The problem -> Return every line of the data below that includes the string "constraint".

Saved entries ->
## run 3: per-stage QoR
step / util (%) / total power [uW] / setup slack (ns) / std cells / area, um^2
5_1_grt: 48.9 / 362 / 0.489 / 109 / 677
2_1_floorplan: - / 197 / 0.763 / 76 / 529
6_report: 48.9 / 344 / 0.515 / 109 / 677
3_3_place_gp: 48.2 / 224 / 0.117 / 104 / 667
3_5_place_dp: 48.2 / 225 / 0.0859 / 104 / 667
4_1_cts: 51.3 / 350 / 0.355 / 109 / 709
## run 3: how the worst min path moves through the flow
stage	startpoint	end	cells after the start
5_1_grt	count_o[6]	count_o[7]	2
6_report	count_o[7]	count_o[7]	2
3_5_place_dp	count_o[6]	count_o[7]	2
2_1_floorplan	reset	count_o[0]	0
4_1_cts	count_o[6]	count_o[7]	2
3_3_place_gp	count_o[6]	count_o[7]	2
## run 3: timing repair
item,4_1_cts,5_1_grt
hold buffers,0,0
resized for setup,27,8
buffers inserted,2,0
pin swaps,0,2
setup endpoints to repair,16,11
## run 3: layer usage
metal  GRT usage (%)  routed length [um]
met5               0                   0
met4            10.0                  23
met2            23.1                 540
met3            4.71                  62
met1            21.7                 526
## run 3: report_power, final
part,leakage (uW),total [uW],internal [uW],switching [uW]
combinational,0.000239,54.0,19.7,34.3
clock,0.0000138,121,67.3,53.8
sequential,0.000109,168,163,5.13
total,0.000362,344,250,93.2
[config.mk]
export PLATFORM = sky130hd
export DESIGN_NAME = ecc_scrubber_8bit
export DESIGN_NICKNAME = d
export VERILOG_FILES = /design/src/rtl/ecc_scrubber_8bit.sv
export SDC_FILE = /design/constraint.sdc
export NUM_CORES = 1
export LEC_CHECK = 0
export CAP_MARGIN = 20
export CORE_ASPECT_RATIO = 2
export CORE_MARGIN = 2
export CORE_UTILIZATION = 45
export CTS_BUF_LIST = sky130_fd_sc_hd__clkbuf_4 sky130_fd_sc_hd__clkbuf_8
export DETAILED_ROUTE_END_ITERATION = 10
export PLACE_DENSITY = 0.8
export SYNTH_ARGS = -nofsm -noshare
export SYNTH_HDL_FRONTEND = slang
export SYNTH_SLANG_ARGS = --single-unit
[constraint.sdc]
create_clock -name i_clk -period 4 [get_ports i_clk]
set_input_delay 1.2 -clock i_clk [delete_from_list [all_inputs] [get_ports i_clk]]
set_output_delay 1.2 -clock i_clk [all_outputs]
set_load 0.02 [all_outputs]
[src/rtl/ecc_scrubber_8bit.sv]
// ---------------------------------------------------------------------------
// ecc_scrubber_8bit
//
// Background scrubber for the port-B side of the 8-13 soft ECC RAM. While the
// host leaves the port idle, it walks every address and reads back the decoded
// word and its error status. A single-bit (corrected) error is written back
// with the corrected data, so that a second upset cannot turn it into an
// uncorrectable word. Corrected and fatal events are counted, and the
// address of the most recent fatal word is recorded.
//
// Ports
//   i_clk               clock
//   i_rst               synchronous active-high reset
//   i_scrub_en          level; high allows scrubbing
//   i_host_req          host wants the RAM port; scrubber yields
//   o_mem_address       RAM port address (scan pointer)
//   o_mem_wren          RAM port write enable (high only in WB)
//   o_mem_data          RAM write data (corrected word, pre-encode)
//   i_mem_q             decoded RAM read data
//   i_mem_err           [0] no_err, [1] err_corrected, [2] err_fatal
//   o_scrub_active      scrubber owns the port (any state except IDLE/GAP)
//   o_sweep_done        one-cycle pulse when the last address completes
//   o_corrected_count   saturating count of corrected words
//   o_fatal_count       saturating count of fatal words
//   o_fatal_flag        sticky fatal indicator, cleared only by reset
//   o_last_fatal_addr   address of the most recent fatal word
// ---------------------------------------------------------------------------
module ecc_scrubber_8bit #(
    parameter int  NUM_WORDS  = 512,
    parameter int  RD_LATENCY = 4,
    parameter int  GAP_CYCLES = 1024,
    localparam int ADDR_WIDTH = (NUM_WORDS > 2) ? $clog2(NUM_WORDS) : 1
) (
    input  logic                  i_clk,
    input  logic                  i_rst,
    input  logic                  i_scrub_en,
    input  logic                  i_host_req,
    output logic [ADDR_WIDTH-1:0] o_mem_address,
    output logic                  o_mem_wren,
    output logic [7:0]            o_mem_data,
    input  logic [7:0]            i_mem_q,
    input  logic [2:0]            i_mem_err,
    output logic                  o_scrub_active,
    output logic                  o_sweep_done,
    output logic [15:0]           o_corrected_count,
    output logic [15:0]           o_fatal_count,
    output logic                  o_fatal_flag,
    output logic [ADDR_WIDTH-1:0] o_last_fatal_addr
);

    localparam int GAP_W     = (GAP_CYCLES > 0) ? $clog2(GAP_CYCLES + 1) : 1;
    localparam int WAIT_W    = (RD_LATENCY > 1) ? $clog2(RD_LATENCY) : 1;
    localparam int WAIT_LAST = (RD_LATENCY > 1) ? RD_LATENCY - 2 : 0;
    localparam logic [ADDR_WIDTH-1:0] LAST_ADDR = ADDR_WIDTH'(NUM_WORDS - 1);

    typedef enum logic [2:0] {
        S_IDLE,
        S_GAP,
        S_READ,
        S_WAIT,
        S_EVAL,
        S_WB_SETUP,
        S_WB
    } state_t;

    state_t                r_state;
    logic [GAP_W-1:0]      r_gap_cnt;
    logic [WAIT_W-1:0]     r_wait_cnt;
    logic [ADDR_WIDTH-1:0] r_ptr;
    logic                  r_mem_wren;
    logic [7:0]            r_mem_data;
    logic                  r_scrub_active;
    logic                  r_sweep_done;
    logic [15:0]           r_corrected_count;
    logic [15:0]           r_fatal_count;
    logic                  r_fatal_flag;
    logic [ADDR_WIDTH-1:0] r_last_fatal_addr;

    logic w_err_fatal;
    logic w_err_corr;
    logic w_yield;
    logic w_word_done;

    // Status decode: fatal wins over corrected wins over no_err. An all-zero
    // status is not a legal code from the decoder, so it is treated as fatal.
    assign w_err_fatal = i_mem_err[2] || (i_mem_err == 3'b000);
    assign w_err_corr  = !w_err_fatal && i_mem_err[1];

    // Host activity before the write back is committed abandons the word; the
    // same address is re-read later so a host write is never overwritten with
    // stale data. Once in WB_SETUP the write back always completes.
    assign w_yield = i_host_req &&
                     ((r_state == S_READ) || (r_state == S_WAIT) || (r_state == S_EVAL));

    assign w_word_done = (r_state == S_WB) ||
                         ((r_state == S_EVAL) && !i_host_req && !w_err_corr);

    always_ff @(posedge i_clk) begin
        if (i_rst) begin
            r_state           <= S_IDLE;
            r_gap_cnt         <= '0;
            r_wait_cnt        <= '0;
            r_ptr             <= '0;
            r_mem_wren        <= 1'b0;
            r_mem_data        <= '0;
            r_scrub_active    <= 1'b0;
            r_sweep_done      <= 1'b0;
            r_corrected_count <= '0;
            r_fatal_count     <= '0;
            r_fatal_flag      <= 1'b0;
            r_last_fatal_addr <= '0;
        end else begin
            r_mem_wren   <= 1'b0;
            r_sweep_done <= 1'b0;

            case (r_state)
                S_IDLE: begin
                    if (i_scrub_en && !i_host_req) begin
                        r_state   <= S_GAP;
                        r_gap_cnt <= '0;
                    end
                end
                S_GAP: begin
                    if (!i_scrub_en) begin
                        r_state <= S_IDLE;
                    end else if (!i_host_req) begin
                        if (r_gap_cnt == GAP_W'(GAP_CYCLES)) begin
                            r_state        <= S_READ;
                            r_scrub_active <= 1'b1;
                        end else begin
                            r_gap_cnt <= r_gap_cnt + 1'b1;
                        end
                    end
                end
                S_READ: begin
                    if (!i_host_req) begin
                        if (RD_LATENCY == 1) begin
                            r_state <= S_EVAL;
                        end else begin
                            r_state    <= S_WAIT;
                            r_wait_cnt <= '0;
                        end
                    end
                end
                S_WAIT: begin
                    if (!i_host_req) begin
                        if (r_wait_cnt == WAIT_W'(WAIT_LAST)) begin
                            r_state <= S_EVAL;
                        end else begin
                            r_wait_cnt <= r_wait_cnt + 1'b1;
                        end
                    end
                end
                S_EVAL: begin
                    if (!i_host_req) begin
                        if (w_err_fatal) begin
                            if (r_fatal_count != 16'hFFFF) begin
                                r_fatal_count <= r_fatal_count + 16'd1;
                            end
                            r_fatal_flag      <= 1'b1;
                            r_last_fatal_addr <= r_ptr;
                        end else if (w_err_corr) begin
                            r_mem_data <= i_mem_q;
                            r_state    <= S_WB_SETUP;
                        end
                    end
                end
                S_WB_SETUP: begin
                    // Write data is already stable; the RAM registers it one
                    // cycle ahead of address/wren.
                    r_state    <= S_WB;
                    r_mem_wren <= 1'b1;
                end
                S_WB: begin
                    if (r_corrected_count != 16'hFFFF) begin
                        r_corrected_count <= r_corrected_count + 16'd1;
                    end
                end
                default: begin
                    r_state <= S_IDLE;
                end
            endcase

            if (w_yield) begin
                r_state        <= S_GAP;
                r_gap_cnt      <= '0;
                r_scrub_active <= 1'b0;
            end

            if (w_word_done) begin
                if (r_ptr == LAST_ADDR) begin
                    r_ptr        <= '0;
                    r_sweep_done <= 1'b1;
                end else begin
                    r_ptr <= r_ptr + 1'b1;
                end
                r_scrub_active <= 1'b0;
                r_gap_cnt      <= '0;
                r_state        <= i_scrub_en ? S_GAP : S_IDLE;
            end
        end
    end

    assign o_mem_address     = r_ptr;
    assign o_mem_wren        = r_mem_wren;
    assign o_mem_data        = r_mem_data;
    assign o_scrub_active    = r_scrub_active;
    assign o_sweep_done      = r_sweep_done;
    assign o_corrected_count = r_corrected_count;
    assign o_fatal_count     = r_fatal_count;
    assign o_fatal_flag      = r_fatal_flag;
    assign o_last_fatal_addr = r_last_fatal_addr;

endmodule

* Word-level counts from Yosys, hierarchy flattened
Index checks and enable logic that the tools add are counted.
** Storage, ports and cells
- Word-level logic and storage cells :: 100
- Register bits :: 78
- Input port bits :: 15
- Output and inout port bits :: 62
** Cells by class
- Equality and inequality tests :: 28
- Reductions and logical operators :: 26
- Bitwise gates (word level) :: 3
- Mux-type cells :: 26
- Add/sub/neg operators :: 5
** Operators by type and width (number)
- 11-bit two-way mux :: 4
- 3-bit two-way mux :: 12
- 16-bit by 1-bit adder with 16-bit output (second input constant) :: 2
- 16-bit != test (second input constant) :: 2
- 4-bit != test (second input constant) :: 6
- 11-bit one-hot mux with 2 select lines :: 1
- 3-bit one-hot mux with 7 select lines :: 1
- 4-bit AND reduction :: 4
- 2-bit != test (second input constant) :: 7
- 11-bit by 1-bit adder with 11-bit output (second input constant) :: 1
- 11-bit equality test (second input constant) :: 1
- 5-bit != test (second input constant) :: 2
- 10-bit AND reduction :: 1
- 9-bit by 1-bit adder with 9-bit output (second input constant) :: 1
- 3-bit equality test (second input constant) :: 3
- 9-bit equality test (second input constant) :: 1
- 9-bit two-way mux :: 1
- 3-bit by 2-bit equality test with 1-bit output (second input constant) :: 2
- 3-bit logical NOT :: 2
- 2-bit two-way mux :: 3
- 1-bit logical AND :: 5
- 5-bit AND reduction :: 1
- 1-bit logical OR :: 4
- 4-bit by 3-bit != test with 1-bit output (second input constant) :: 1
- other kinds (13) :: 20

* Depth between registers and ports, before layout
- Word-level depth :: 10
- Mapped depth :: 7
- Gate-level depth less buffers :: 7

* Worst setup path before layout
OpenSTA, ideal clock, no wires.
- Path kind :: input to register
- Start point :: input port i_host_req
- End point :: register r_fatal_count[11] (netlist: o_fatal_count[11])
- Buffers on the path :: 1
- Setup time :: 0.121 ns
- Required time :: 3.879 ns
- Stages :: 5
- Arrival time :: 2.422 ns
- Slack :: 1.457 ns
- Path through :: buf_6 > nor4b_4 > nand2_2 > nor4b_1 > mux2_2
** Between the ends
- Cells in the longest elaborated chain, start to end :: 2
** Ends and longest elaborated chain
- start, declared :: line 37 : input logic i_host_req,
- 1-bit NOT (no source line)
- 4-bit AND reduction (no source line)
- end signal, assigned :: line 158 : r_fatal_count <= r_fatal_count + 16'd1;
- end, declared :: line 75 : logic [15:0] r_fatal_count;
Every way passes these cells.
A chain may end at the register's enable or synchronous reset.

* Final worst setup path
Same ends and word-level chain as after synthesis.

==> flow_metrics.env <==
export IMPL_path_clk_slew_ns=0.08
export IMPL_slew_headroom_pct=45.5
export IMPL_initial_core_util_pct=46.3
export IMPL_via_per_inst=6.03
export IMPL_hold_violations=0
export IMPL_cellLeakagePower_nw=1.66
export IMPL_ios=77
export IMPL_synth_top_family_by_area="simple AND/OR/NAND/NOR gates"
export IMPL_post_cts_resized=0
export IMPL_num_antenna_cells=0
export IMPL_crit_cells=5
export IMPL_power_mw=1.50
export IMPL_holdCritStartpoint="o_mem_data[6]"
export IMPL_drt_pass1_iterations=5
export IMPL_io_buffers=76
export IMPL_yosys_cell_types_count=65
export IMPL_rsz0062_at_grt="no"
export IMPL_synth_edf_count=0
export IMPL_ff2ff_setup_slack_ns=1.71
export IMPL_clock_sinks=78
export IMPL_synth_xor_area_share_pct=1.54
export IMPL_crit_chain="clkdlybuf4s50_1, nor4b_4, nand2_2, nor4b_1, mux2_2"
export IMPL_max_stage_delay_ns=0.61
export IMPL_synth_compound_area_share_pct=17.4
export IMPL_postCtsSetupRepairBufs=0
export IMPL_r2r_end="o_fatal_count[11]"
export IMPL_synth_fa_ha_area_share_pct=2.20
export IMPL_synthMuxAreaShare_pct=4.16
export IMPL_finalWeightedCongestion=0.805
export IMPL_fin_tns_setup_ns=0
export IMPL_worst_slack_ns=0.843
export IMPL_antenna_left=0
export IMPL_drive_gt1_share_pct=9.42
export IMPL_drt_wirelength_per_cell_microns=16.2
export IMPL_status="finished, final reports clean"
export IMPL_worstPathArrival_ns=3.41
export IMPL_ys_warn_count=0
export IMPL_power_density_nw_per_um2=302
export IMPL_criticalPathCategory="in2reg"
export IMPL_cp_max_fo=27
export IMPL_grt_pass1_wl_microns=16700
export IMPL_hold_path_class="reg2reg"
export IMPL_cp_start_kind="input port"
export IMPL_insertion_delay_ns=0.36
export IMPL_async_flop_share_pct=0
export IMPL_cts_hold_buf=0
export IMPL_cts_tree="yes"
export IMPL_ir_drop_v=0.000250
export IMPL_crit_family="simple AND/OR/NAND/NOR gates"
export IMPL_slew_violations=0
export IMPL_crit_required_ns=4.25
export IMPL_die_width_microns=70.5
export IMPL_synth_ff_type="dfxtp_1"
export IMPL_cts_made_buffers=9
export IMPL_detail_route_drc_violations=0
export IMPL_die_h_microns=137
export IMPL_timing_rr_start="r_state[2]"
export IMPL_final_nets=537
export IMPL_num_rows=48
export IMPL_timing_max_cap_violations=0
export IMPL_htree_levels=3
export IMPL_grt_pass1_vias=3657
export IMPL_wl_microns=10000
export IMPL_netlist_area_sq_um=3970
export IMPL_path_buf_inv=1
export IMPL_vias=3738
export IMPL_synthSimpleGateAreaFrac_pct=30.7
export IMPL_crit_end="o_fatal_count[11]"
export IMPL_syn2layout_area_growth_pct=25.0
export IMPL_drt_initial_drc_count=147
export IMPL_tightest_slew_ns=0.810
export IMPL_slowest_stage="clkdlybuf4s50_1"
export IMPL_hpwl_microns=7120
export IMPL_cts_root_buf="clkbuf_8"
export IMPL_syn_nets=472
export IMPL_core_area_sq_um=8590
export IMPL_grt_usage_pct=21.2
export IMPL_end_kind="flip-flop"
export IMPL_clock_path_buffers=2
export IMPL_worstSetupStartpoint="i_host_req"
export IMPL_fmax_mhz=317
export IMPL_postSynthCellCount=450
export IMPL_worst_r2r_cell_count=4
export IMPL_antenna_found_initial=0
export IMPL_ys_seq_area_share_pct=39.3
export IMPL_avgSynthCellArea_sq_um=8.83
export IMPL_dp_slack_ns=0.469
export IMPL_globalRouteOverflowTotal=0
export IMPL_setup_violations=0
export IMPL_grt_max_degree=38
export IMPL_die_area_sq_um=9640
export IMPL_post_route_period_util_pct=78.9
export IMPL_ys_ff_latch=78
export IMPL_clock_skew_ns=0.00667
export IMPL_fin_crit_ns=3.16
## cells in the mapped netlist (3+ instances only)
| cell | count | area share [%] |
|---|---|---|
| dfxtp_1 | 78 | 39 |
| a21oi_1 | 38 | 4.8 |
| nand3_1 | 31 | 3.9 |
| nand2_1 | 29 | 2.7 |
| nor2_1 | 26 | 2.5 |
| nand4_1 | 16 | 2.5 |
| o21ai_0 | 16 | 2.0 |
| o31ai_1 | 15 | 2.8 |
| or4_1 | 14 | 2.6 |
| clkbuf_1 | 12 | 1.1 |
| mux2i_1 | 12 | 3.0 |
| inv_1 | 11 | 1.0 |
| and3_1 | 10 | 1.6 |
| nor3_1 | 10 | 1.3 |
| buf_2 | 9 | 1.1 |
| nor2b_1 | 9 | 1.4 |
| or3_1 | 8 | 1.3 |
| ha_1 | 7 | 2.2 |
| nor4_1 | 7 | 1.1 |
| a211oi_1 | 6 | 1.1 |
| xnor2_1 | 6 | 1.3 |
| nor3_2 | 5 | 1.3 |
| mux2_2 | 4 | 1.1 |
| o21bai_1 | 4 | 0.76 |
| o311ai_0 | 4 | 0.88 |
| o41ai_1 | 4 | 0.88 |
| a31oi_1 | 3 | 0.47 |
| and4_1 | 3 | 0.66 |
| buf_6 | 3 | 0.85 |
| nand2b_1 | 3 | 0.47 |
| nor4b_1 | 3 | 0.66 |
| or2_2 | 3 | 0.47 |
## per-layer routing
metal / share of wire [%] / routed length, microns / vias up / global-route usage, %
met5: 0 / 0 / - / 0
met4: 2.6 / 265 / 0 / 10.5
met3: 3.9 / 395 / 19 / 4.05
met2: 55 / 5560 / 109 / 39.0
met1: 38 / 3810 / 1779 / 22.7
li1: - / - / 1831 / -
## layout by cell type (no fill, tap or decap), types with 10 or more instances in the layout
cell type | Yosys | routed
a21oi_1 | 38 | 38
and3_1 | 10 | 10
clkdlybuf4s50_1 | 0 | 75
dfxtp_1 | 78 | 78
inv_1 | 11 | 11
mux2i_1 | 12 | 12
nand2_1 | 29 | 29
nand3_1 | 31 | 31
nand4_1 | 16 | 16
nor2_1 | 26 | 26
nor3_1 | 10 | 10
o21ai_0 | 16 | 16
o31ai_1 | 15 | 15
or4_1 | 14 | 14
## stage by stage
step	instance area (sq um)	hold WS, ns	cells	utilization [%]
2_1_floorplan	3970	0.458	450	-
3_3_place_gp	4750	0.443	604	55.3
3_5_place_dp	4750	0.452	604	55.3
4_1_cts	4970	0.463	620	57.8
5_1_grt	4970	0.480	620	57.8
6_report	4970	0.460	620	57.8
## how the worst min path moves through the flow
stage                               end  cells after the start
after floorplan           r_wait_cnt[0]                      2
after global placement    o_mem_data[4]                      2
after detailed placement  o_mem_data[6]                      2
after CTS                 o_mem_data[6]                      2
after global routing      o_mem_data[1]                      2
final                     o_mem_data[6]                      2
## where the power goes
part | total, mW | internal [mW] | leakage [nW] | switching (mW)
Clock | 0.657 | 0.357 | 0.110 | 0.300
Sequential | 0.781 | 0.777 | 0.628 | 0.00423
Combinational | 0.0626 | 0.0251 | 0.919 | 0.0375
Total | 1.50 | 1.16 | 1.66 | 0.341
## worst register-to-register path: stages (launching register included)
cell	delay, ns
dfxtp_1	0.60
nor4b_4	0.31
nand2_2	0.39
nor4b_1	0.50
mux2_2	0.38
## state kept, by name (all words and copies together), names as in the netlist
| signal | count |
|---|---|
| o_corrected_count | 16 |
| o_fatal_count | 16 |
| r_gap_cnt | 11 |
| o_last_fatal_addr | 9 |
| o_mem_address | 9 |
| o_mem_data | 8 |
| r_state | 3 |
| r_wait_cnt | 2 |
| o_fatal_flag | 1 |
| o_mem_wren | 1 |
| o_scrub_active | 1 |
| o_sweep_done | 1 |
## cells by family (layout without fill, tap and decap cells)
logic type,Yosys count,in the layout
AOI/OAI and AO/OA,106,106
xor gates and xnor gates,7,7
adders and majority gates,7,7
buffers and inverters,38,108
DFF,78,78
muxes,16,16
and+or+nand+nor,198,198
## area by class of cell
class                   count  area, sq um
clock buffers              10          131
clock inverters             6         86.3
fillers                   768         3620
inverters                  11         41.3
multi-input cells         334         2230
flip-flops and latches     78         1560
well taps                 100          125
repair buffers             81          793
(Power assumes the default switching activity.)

Answer space ->
export SDC_FILE = /design/constraint.sdc
[constraint.sdc]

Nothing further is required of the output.